Assuming that I have a ODE system with undetermined parameter $$x''(t) == y(t) x(t)$$ $$y'(t) == 2 - a x(t)$$

and I have some fixed solution condition $$x(0)=0$$ $$x(10)=8$$ $$y(10)=3.5$$

Is there a way to determine the parameter a, I tried to solve this ODEs with both NDSolve and DSolve, but it seems not to work.

 NDSolve[{x''[t] == y[t] x[t], y'[t] == 2 - a x[t], x[0] == 0, 
  x[10] == 8, y[10] == 3.5}, {x, y}, t]

the output is

NDSolve::ndnum: Encountered non-numerical value for a derivative at t == 0.`.

can somebody help me? Thank you very much.

Answer 1

As a first step:

sol = ParametricNDSolve[{x''[t] == y[t] x[t], y'[t] == 2 - a x[t], 
   x[0] == 0, x[10] == 8, y[10] == 3.5}, {x, y}, {t, 0, 10}, {a}]

For example a = 1, you can plot

 {Plot[x[a][t] /. a -> 1 /. sol, {t, 0, 10}], 
 Plot[y[a][t] /. a -> 1 /. sol, {t, 0, 10}]}

To determine a, the following plots can help:

Plot[Evaluate[Table[y[a][t] /. sol, {a, -1, 1}]], {t, 0, 10}, 
 PlotRange -> All, PlotLegends -> Automatic]

Plot[Evaluate[Table[x[a][t] /. sol, {a, -1, 1}]], {t, 0, 10}, 
 PlotRange -> All, PlotLegends -> Automatic]

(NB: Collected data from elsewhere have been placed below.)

## src/core/trbmsa_cfg.svh

```systemverilog
// trbmsa_cfg.svh: offsets, field positions, reset values and widths for the
// table-read / bit-move / skip-add execution block.
// assumes: included by bare name from the package and the core module.
`ifndef TRBMSA_CFG_SVH
`define TRBMSA_CFG_SVH

// program counter width of the base parts (12 and 14 are the variants)
`define TRBMSA_PC_W 13
// data memory address width: 4-bit bank plus 8-bit bank-local address
`define TRBMSA_DA_W 12
`define TRBMSA_PC_RST 16'h0000
`define TRBMSA_NIB_RST 4'h0

// nibble register file slots; pair p is {slot 2p+1, slot 2p}
`define TRBMSA_IDX_A 4'h0
`define TRBMSA_IDX_X 4'h1
`define TRBMSA_IDX_L 4'h2
`define TRBMSA_IDX_H 4'h3
`define TRBMSA_IDX_E 4'h4
`define TRBMSA_IDX_D 4'h5
`define TRBMSA_IDX_C 4'h6
`define TRBMSA_IDX_B 4'h7
`define TRBMSA_NUM_NIB 16
`define TRBMSA_NUM_PAIR 8

// fixed bit-manipulation space sits in the top bank
`define TRBMSA_FIX_BANK 4'hF
`define TRBMSA_PAGE_LSB 8

`endif

```

## src/core/trbmsa_pkg.sv

```systemverilog
// trbmsa_pkg: operation, bit-addressing and sequencer types of the block.
// assumes: trbmsa_cfg.svh is on the include path.
package trbmsa_pkg;
  `include "trbmsa_cfg.svh"

  // operations the decoder hands over; OP_OTHER only advances the counter
  typedef enum logic [3:0] {
    OP_OTHER,
    OP_TABLE_READ_PAGE_PLUS_POINTER,
    OP_TABLE_READ_PAGE_PLUS_ACCUMULATOR,
    OP_TABLE_READ_REGISTER_ADDRESS_SHORT,
    OP_TABLE_READ_REGISTER_ADDRESS_LONG,
    OP_BIT_MOVE_TO_CARRY,
    OP_BIT_MOVE_FROM_CARRY,
    OP_SKIP_ADD_NIBBLE_IMM,
    OP_SKIP_ADD_BYTE_IMM,
    OP_SKIP_ADD_MEMORY,
    OP_SKIP_ADD_PAIR,
    OP_ADD_WITH_CARRY_MEMORY,
    OP_SUBTRACT_WITH_CARRY_MEMORY
  } trbmsa_op_e;

  // bit-manipulation addressing forms
  typedef enum logic [1:0] {
    BIT_FIXED_SPACE,
    BIT_PERIPHERAL_AT_LOW,
    BIT_HIGH_PLUS_OFFSET
  } trbmsa_bit_mode_e;

  typedef enum logic [2:0] {
    ST_IDLE,
    ST_PREQ,
    ST_PCAP,
    ST_DREQ,
    ST_DCAP,
    ST_DWR
  } trbmsa_state_e;
endpackage

```

## src/core/trbmsa_core.sv

```systemverilog
// trbmsa_core: execution of table reads, carry bit moves and skip adds for a
// 4-bit core, with its nibble registers, carry flag, counter and skip state.
// assumes: one operation offered at a time with a valid/ready handshake;
// program and data memory answer one cycle after their read strobe.
`timescale 1ns/10ps
`include "trbmsa_cfg.svh"

// Function
// - pointer table read: address is counter page bits then second pointer pair.
// - accumulator table read: address is counter page bits then wide accumulator pair.
// - table byte low nibble goes to accumulator, high nibble to upper register.
// - page bits come from the counter value while the table read executes.
// - pointer table read at last page byte uses the following page.
// - accumulator table read at last page byte also uses the following page.
// - table reads only advance the counter normally, nothing else.
// - short register table address is B bit 0, then C, X, A.
// - long register table address is B low three bits, then C, D, E.
// - counter is 13 bits by default, 12 or 14 in variants.
// - bit-to-carry move copies a data bit chosen by three addressing forms.
// - carry-to-bit move writes carry into one bit, other bits kept.
// - nibble immediate add skips next on carry out, carry flag untouched.
// - byte immediate add to wide pair skips on bit seven carry out.
// - memory nibble add through pointer pair skips on carry, carry untouched.
// - any selectable pair added to wide pair skips on carry, carry untouched.
// - nibble skip add after carry add or subtract on memory converts number base.
// - no carry or a borrow runs it with skip suppressed; otherwise skipped.
module trbmsa_core #(
  parameter int PC_W = `TRBMSA_PC_W,
  parameter int DA_W = `TRBMSA_DA_W
) (
  input wire logic i_sys_clk,
  input wire logic i_sys_rst,
  input wire logic i_op_valid,
  output logic o_op_ready,
  input wire trbmsa_pkg::trbmsa_op_e i_op,
  input wire logic [1:0] i_op_len,
  input wire logic [7:0] i_imm,
  input wire logic [2:0] i_pair_sel,
  input wire trbmsa_pkg::trbmsa_bit_mode_e i_bit_mode,
  input wire logic [7:0] i_mem_addr,
  input wire logic [1:0] i_bit_sel,
  input wire logic [3:0] i_mem_bank,
  output logic o_op_done,
  output logic o_op_skipped,
  output logic o_skip_pending,
  input wire logic i_reg_wr,
  input wire logic [3:0] i_reg_idx,
  input wire logic [3:0] i_reg_wdata,
  input wire logic i_cy_wr,
  input wire logic i_cy_wdata,
  input wire logic i_pc_wr,
  input wire logic [PC_W-1:0] i_pc_wdata,
  output logic [PC_W-1:0] o_pc,
  output logic o_carry_flag,
  output logic [7:0] o_wide_accumulator_pair,
  output logic [7:0] o_memory_pointer_pair,
  output logic [7:0] o_pointer_pair_two,
  output logic [7:0] o_general_pair_three,
  output logic o_pmem_rd,
  output logic [PC_W-1:0] o_pmem_addr,
  input wire logic [7:0] i_pmem_rdata,
  output logic o_dmem_rd,
  output logic o_dmem_wr,
  output logic [DA_W-1:0] o_dmem_addr,
  output logic [3:0] o_dmem_wdata,
  input wire logic [3:0] i_dmem_rdata
);
  import trbmsa_pkg::*;

  trbmsa_state_e state_r, state_nxt;
  trbmsa_op_e op_r;
  logic [3:0] regs_r [`TRBMSA_NUM_NIB];
  logic [7:0] pair_w [`TRBMSA_NUM_PAIR];
  logic [PC_W-1:0] pc_r, pc_inc, pc_adv, tbl_addr;
  logic [PC_W-1:0] pmem_addr_r;
  logic [DA_W-1:0] dmem_addr_r;
  logic [1:0] bit_r;
  logic [3:0] wdata_r;
  logic carry_flag_r, skip_r, conv_pend_r, conv_skip_r, done_r, skipped_r;
  logic take, conv_hit, eff_skip, exec_now, pcap, dcap;
  logic [3:0] reg_a, reg_x, reg_h, reg_l;
  logic [4:0] sum_a_imm, sum_a_mem, sum_a_adc, dif_a_sbc;
  logic [8:0] sum_xa_imm, sum_xa_pair;
  logic [DA_W+1:0] bit_tgt;
  logic [3:0] bit_merged;
  logic a_we, x_we, cy_we, cy_val, skip_val;
  logic [3:0] a_wv, x_wv;
  logic is_tbl, is_dmem, is_single;

  // bit-manipulation decode: {data address, bit number}
  function automatic logic [DA_W+1:0] bit_target(input trbmsa_bit_mode_e mode,
      input logic [7:0] maddr, input logic [1:0] bsel, input logic [3:0] bank,
      input logic [3:0] h, input logic [3:0] l);
    logic [DA_W+1:0] t;
    t = '0;
    case (mode)
      BIT_FIXED_SPACE: t = {DA_W'({`TRBMSA_FIX_BANK, maddr}), bsel};
      // pointer-low picks the nibble in the upper 2 bits, bit in the lower 2
      BIT_PERIPHERAL_AT_LOW: t = {DA_W'({`TRBMSA_FIX_BANK, maddr[7:2], l[3:2]}), l[1:0]};
      BIT_HIGH_PLUS_OFFSET: t = {DA_W'({bank, h, maddr[3:0]}), bsel};
      default: t = '0;
    endcase
    return t;
  endfunction

  // pairs laid out as {odd slot, even slot}: XA, HL, DE, BC, then alternates
  for (genvar p = 0; p < `TRBMSA_NUM_PAIR; p++) begin : g_pair
    assign pair_w[p] = {regs_r[2*p+1], regs_r[2*p]};
  end

  assign reg_a = regs_r[`TRBMSA_IDX_A];
  assign reg_x = regs_r[`TRBMSA_IDX_X];
  assign reg_h = regs_r[`TRBMSA_IDX_H];
  assign reg_l = regs_r[`TRBMSA_IDX_L];

  // handshake and skip decisions
  assign take = i_op_valid && (state_r == ST_IDLE);
  assign conv_hit = conv_pend_r && (i_op == OP_SKIP_ADD_NIBBLE_IMM);
  assign eff_skip = skip_r || (conv_hit && conv_skip_r);
  assign exec_now = take && !eff_skip;
  assign pcap = (state_r == ST_PCAP);
  assign dcap = (state_r == ST_DCAP);

  // operation classes
  assign is_tbl = (i_op == OP_TABLE_READ_PAGE_PLUS_POINTER) ||
                  (i_op == OP_TABLE_READ_PAGE_PLUS_ACCUMULATOR) ||
                  (i_op == OP_TABLE_READ_REGISTER_ADDRESS_SHORT) ||
                  (i_op == OP_TABLE_READ_REGISTER_ADDRESS_LONG);
  assign is_dmem = (i_op == OP_BIT_MOVE_TO_CARRY) || (i_op == OP_BIT_MOVE_FROM_CARRY) ||
                   (i_op == OP_SKIP_ADD_MEMORY) || (i_op == OP_ADD_WITH_CARRY_MEMORY) ||
                   (i_op == OP_SUBTRACT_WITH_CARRY_MEMORY);
  assign is_single = !is_tbl && !is_dmem;

  // counter: page bits taken after the fetch increment, so an op at the
  // last byte of a page reads from the next page
  assign pc_inc = pc_r + PC_W'(1);
  assign pc_adv = pc_r + PC_W'(i_op_len);

  // table address per form; upper bits scale with PC_W
  assign tbl_addr =
    (i_op == OP_TABLE_READ_PAGE_PLUS_POINTER) ?
      {pc_inc[PC_W-1:`TRBMSA_PAGE_LSB], pair_w[2]} :
    (i_op == OP_TABLE_READ_PAGE_PLUS_ACCUMULATOR) ?
      {pc_inc[PC_W-1:`TRBMSA_PAGE_LSB], pair_w[0]} :
    (i_op == OP_TABLE_READ_REGISTER_ADDRESS_SHORT) ?
      PC_W'({regs_r[`TRBMSA_IDX_B][0], regs_r[`TRBMSA_IDX_C], reg_x, reg_a}) :
      PC_W'({regs_r[`TRBMSA_IDX_B][2:0], regs_r[`TRBMSA_IDX_C],
             regs_r[`TRBMSA_IDX_D], regs_r[`TRBMSA_IDX_E]});

  // arithmetic; the skip adds never touch the carry flag
  assign sum_a_imm = {1'b0, reg_a} + {1'b0, i_imm[3:0]};
  assign sum_xa_imm = {1'b0, pair_w[0]} + {1'b0, i_imm};
  assign sum_xa_pair = {1'b0, pair_w[0]} + {1'b0, pair_w[i_pair_sel]};
  assign sum_a_mem = {1'b0, reg_a} + {1'b0, i_dmem_rdata};
  assign sum_a_adc = {1'b0, reg_a} + {1'b0, i_dmem_rdata} + {4'h0, carry_flag_r};
  assign dif_a_sbc = {1'b0, reg_a} - {1'b0, i_dmem_rdata} - {4'h0, carry_flag_r};

  // data address: bit forms use the decode, nibble ops use the pointer pair
  assign bit_tgt = bit_target(i_bit_mode, i_mem_addr, i_bit_sel, i_mem_bank, reg_h, reg_l);
  // read-modify-write keeps the neighbour bits of the nibble
  assign bit_merged = (i_dmem_rdata & ~(4'h1 << bit_r)) |
                      ({3'h0, carry_flag_r} << bit_r);

  // accumulator writes: immediate/pair at take, table byte, memory result
  assign a_we = (exec_now && ((i_op == OP_SKIP_ADD_NIBBLE_IMM) ||
                (i_op == OP_SKIP_ADD_BYTE_IMM) || (i_op == OP_SKIP_ADD_PAIR))) || pcap ||
                (dcap && ((op_r == OP_SKIP_ADD_MEMORY) || (op_r == OP_ADD_WITH_CARRY_MEMORY) ||
                (op_r == OP_SUBTRACT_WITH_CARRY_MEMORY)));
  assign a_wv = pcap ? i_pmem_rdata[3:0] :
                dcap ? ((op_r == OP_SKIP_ADD_MEMORY) ? sum_a_mem[3:0] :
                        (op_r == OP_ADD_WITH_CARRY_MEMORY) ? sum_a_adc[3:0] : dif_a_sbc[3:0]) :
                (i_op == OP_SKIP_ADD_NIBBLE_IMM) ? sum_a_imm[3:0] :
                (i_op == OP_SKIP_ADD_BYTE_IMM) ? sum_xa_imm[3:0] : sum_xa_pair[3:0];
  assign x_we = (exec_now && ((i_op == OP_SKIP_ADD_BYTE_IMM) || (i_op == OP_SKIP_ADD_PAIR))) ||
                pcap;
  assign x_wv = pcap ? i_pmem_rdata[7:4] :
                (i_op == OP_SKIP_ADD_BYTE_IMM) ? sum_xa_imm[7:4] : sum_xa_pair[7:4];

  // carry flag: bit-to-carry move and the carry add/subtract only
  assign cy_we = dcap && ((op_r == OP_BIT_MOVE_TO_CARRY) ||
                 (op_r == OP_ADD_WITH_CARRY_MEMORY) || (op_r == OP_SUBTRACT_WITH_CARRY_MEMORY));
  assign cy_val = (op_r == OP_BIT_MOVE_TO_CARRY) ? i_dmem_rdata[bit_r] :
                  (op_r == OP_ADD_WITH_CARRY_MEMORY) ? sum_a_adc[4] : dif_a_sbc[4];

  // skip request raised by the op just taken; suppressed in base conversion
  assign skip_val = (i_op == OP_SKIP_ADD_NIBBLE_IMM) ? (sum_a_imm[4] && !conv_hit) :
                    (i_op == OP_SKIP_ADD_BYTE_IMM) ? sum_xa_imm[8] :
                    (i_op == OP_SKIP_ADD_PAIR) ? sum_xa_pair[8] : 1'b0;

  // sequencer
  always_comb begin
    state_nxt = state_r;
    case (state_r)
      ST_IDLE: begin
        if (exec_now && is_tbl) begin
          state_nxt = ST_PREQ;
        end else if (exec_now && is_dmem) begin
          state_nxt = ST_DREQ;
        end
      end
      ST_PREQ: state_nxt = ST_PCAP;
      ST_PCAP: state_nxt = ST_IDLE;
      ST_DREQ: state_nxt = ST_DCAP;
      ST_DCAP: state_nxt = (op_r == OP_BIT_MOVE_FROM_CARRY) ? ST_DWR : ST_IDLE;
      ST_DWR: state_nxt = ST_IDLE;
      default: state_nxt = ST_IDLE;
    endcase
  end

  always_ff @(posedge i_sys_clk) begin
    if (i_sys_rst) begin
      state_r <= ST_IDLE;
    end else begin
      state_r <= state_nxt;
    end
  end

  // operand capture at take; addresses held for the memory phases
  always_ff @(posedge i_sys_clk) begin
    if (i_sys_rst) begin
      op_r <= OP_OTHER;
      pmem_addr_r <= '0;
      dmem_addr_r <= '0;
      bit_r <= 2'h0;
    end else if (exec_now) begin
      op_r <= i_op;
      pmem_addr_r <= tbl_addr;
      dmem_addr_r <= (i_op == OP_BIT_MOVE_TO_CARRY || i_op == OP_BIT_MOVE_FROM_CARRY) ?
                     bit_tgt[DA_W+1:2] : DA_W'({i_mem_bank, reg_h, reg_l});
      bit_r <= bit_tgt[1:0];
    end
  end

  // nibble registers; engine writes win over the load port on A and X
  always_ff @(posedge i_sys_clk) begin
    if (i_sys_rst) begin
      for (int i = 0; i < `TRBMSA_NUM_NIB; i++) regs_r[i] <= `TRBMSA_NIB_RST;
    end else begin
      if (i_reg_wr) regs_r[i_reg_idx] <= i_reg_wdata;
      if (a_we) regs_r[`TRBMSA_IDX_A] <= a_wv;
      if (x_we) regs_r[`TRBMSA_IDX_X] <= x_wv;
    end
  end

  // carry flag and counter; a skipped op still advances the counter
  always_ff @(posedge i_sys_clk) begin
    if (i_sys_rst) begin
      carry_flag_r <= 1'b0;
      pc_r <= PC_W'(`TRBMSA_PC_RST);
    end else begin
      if (cy_we) carry_flag_r <= cy_val;
      else if (i_cy_wr) carry_flag_r <= i_cy_wdata;
      if (take) pc_r <= pc_adv;
      else if (i_pc_wr) pc_r <= i_pc_wdata;
    end
  end

  // skip and base-conversion state; conversion only reaches the very next op
  always_ff @(posedge i_sys_clk) begin
    if (i_sys_rst) begin
      skip_r <= 1'b0;
      conv_pend_r <= 1'b0;
      conv_skip_r <= 1'b0;
    end else if (take) begin
      skip_r <= eff_skip ? 1'b0 : skip_val;
      conv_pend_r <= 1'b0;
    end else if (dcap) begin
      skip_r <= (op_r == OP_SKIP_ADD_MEMORY) && sum_a_mem[4];
      conv_pend_r <= (op_r == OP_ADD_WITH_CARRY_MEMORY) ||
                     (op_r == OP_SUBTRACT_WITH_CARRY_MEMORY);
      conv_skip_r <= (op_r == OP_ADD_WITH_CARRY_MEMORY) ? sum_a_adc[4] : !dif_a_sbc[4];
    end
  end

  // completion pulses and write data
  always_ff @(posedge i_sys_clk) begin
    if (i_sys_rst) begin
      done_r <= 1'b0;
      skipped_r <= 1'b0;
      wdata_r <= 4'h0;
    end else begin
      done_r <= (take && (eff_skip || is_single)) || pcap || (state_r == ST_DWR) ||
                (dcap && (op_r != OP_BIT_MOVE_FROM_CARRY));
      skipped_r <= take && eff_skip;
      if (dcap) wdata_r <= bit_merged;
    end
  end

  // strobes are decoded from state; data and addresses come from flops
  assign o_op_ready = (state_r == ST_IDLE);
  assign o_op_done = done_r;
  assign o_op_skipped = skipped_r;
  assign o_skip_pending = skip_r;
  assign o_pc = pc_r;
  assign o_carry_flag = carry_flag_r;
  assign o_wide_accumulator_pair = pair_w[0];
  assign o_memory_pointer_pair = pair_w[1];
  assign o_pointer_pair_two = pair_w[2];
  assign o_general_pair_three = pair_w[3];
  assign o_pmem_rd = (state_r == ST_PREQ);
  assign o_pmem_addr = pmem_addr_r;
  assign o_dmem_rd = (state_r == ST_DREQ);
  assign o_dmem_wr = (state_r == ST_DWR);
  assign o_dmem_addr = dmem_addr_r;
  assign o_dmem_wdata = wdata_r;
endmodule // trbmsa_core

```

If you are playing with the value a then verify the bcs and ics! You never get y[0]==2.5

Answer 2

As an extension to the Answer by Willinski, only limited ranges of a are consistent with the boundary conditions in the Question. So, for instance,

Plot[x[a][10] /. s, {a, -3, 1}]

generates

along with a number of error messages. Consistent with this figure, Willinsi's plots show that a == -1 and a == 0 satisfy the boundary condition x[10] == 8, but a == 1 does not. Warning: Some details of my figure may be incorrect, because Plot samples the function only at a discrete number of points.

Within the wide range for which the figure above shows x[10] == 8 to be satisfied, it is straightforward to obtain y[0], for instance, as a function of a.

ParametricPlot[{a, y[a][0] /. s}, {a, -2.9, -0.6}, AxesLabel -> {"a", "y[0]"}]

One might hope that a could be computed for a particular value of y[0] using the method described in Boundary Value Problems with Parameters.

ss = NDSolve[{x''[t] == y[t] x[t], y'[t] == 2 - a[t] x[t], a'[t] == 0,
    x[0] == 0, x[10] == 8, y[0] == -24, y[10] == 3.5}, {x, y, a}, t]

Unfortunately, this procedure does not work here, generating error message and an answer that does not satisfy the boundary conditions.